::: Provided entries :::

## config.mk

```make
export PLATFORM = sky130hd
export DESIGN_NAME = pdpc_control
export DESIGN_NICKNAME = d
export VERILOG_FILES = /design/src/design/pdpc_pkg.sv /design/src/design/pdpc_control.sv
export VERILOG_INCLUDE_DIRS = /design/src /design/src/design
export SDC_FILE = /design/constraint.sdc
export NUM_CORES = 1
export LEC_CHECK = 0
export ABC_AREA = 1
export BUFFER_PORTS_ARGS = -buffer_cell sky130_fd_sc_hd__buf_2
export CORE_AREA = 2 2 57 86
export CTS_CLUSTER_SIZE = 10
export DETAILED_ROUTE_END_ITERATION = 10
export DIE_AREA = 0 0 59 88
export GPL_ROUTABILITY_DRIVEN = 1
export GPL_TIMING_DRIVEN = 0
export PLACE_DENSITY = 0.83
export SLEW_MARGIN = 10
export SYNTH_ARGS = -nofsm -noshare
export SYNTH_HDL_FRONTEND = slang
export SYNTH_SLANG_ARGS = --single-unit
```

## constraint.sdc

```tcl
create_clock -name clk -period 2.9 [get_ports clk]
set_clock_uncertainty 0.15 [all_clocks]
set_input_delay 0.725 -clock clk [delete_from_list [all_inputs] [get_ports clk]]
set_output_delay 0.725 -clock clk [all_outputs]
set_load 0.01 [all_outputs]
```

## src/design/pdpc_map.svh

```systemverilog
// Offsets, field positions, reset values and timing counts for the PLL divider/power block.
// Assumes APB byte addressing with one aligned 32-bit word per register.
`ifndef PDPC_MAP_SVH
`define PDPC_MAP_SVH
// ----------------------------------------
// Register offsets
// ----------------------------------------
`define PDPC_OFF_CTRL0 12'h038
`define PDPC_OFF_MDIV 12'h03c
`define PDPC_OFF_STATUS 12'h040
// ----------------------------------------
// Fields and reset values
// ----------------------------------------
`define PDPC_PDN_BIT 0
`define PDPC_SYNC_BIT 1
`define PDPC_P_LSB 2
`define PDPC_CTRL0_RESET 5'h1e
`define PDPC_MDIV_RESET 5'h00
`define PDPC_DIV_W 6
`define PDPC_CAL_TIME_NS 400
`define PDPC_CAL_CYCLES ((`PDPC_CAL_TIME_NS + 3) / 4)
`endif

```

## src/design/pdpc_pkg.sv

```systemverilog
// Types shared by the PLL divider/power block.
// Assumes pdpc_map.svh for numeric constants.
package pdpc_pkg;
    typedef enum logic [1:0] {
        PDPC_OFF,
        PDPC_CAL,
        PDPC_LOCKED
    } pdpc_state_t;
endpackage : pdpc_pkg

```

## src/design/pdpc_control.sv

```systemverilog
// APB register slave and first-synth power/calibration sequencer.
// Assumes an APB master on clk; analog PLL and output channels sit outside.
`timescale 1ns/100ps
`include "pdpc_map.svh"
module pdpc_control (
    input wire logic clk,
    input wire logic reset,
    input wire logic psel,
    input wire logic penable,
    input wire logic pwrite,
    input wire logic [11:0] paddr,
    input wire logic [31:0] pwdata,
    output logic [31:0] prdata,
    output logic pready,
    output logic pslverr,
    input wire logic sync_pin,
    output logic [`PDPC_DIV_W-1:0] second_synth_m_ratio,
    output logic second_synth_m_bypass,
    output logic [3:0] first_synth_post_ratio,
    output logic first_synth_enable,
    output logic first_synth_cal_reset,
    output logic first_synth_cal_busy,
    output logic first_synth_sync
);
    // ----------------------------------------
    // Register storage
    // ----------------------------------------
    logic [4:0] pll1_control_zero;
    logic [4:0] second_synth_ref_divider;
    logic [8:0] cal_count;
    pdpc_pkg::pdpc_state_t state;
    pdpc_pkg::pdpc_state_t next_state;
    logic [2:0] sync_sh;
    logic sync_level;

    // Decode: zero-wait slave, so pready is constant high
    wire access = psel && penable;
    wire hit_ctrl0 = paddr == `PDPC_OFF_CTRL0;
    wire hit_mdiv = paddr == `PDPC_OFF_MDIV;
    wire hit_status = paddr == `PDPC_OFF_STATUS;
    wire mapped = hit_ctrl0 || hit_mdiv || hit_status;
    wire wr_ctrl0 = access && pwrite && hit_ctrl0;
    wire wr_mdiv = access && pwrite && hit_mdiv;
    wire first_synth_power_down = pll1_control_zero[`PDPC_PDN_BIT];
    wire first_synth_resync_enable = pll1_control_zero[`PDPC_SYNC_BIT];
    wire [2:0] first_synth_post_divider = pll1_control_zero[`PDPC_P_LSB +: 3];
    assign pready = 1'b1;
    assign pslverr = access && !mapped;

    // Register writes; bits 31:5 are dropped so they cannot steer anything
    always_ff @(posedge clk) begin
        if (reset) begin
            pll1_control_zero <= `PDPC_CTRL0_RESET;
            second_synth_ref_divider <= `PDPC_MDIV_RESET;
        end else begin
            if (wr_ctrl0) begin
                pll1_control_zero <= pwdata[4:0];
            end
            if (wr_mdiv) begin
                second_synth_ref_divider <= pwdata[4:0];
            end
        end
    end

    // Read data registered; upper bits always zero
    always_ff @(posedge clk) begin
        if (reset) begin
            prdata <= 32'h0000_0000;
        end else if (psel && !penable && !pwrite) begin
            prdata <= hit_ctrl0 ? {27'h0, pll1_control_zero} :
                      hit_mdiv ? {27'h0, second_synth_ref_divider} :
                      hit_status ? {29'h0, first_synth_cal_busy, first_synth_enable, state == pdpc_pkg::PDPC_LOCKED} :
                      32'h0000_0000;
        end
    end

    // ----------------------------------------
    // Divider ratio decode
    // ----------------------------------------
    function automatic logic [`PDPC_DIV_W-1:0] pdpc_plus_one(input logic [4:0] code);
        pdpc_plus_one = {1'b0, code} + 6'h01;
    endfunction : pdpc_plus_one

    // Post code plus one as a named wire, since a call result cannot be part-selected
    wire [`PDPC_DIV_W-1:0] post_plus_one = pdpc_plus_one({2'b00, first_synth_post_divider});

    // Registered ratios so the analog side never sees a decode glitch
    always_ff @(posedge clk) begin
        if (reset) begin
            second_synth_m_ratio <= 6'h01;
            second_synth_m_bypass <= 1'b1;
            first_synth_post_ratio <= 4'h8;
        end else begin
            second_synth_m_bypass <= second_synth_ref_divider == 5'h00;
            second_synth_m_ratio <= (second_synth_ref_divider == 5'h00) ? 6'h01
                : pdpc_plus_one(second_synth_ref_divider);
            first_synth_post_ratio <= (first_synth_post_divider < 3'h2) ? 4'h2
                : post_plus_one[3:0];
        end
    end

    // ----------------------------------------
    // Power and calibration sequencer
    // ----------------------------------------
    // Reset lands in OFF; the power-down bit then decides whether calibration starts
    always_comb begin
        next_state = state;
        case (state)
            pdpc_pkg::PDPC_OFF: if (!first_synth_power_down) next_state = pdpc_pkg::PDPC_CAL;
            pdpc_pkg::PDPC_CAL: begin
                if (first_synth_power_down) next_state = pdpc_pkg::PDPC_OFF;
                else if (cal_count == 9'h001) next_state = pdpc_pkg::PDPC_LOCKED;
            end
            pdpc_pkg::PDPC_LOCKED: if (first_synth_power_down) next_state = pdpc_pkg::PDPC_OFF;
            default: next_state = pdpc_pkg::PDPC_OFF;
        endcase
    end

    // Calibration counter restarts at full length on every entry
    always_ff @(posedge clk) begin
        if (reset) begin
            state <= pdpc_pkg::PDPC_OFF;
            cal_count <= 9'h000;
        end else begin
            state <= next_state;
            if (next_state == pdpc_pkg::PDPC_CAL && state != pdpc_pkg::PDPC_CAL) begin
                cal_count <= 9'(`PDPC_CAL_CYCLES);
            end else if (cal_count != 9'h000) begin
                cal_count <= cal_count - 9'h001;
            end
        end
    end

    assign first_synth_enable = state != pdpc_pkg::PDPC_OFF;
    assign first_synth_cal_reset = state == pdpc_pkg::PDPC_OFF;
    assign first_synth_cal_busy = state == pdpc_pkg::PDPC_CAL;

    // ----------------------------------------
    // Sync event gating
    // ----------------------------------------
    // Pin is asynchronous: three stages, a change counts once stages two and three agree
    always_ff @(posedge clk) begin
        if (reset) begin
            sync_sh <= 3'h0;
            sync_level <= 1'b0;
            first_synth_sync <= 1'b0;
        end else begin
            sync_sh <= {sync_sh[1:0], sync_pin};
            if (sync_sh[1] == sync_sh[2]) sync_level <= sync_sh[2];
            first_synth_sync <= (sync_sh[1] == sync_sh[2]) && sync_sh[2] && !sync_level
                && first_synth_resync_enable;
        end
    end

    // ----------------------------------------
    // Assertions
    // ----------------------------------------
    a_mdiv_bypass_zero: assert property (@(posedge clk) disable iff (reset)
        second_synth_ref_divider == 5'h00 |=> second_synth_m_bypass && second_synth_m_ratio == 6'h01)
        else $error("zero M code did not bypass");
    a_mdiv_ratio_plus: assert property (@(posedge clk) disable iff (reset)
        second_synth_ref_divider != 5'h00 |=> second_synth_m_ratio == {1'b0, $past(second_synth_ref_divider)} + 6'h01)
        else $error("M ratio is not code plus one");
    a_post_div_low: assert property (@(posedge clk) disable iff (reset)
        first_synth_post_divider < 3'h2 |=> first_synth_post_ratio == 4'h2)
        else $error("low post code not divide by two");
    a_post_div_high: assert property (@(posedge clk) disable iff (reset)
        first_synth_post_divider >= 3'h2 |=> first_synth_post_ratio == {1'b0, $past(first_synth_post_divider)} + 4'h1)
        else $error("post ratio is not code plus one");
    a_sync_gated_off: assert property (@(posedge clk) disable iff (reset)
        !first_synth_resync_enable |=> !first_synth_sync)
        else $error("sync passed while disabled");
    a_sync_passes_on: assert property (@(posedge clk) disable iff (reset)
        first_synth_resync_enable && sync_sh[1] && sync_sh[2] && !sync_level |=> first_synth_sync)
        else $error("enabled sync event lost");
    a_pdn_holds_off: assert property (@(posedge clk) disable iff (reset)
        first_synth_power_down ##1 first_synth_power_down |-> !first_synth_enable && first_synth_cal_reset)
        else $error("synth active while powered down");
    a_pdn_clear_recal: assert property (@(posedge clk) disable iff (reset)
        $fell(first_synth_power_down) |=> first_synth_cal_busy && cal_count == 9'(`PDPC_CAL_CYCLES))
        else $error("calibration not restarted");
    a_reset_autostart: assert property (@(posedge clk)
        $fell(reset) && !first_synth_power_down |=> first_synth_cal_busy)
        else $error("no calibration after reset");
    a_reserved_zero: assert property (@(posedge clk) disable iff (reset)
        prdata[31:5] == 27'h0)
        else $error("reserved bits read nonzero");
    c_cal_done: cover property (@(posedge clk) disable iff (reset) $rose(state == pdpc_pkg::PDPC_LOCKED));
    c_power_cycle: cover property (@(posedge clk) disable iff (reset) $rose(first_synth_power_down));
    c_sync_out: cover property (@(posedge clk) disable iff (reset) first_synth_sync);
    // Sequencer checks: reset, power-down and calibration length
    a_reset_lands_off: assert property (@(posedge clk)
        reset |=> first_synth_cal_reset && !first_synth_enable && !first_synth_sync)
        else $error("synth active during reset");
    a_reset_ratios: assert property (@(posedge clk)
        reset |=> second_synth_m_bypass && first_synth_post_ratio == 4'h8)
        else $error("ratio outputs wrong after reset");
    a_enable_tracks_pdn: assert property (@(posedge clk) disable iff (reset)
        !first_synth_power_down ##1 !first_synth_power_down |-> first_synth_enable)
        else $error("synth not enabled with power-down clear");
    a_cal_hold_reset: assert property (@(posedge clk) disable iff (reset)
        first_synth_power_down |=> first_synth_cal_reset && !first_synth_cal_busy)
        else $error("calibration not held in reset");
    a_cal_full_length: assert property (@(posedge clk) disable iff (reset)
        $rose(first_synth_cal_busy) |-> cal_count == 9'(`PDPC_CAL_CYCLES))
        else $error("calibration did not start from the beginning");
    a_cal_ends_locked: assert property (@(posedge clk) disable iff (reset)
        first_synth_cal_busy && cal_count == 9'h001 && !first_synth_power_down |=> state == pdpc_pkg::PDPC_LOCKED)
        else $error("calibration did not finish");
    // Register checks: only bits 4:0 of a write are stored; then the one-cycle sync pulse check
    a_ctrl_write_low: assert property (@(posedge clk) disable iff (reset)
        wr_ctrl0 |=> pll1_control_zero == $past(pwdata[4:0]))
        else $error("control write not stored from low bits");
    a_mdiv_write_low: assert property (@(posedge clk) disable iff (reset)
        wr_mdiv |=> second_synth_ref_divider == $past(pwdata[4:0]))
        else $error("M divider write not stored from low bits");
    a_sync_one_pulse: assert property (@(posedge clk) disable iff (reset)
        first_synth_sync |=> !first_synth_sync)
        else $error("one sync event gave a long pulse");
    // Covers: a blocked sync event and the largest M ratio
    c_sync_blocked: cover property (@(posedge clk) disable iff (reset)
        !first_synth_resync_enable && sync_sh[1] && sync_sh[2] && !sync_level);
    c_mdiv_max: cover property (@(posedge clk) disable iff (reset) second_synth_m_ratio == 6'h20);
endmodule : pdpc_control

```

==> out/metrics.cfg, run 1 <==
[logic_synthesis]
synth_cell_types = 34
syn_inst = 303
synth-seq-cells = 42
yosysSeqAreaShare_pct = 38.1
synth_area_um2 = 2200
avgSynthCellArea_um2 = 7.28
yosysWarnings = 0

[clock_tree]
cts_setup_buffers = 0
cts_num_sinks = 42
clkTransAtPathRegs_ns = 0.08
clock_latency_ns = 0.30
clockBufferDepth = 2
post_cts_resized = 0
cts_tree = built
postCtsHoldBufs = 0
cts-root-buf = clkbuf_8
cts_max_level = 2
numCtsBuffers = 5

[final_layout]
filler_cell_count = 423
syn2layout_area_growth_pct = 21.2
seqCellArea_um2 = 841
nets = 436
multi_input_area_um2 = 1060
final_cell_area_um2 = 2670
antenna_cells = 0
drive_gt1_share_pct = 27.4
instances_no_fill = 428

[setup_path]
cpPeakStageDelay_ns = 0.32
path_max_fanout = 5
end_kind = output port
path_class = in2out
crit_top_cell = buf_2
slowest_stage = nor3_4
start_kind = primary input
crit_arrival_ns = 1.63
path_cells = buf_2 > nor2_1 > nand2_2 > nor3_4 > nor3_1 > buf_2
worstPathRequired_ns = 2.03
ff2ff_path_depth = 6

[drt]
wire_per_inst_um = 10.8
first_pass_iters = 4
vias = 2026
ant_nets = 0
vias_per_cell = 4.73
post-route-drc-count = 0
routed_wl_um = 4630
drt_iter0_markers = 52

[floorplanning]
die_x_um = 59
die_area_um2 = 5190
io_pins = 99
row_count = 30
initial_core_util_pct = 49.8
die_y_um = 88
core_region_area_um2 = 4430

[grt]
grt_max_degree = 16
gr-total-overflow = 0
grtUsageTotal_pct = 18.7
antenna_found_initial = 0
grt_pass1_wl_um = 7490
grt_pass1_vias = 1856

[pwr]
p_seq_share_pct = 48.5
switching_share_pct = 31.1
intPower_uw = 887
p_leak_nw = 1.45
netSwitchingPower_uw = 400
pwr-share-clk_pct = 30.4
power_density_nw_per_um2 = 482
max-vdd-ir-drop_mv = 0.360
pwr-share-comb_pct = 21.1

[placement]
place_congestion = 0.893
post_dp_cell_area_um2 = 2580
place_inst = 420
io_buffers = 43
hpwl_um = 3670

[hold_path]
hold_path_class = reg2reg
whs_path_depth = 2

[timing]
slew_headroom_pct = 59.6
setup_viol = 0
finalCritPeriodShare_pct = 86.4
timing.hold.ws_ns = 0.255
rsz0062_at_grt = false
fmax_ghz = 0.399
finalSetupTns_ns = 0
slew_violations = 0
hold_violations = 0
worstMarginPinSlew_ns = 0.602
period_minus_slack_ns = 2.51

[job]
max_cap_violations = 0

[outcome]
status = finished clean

:::

Collect the lines of the data that carry the word "pslverr".

● Solved problem:
    output logic pslverr,
    assign pslverr = access && !mapped;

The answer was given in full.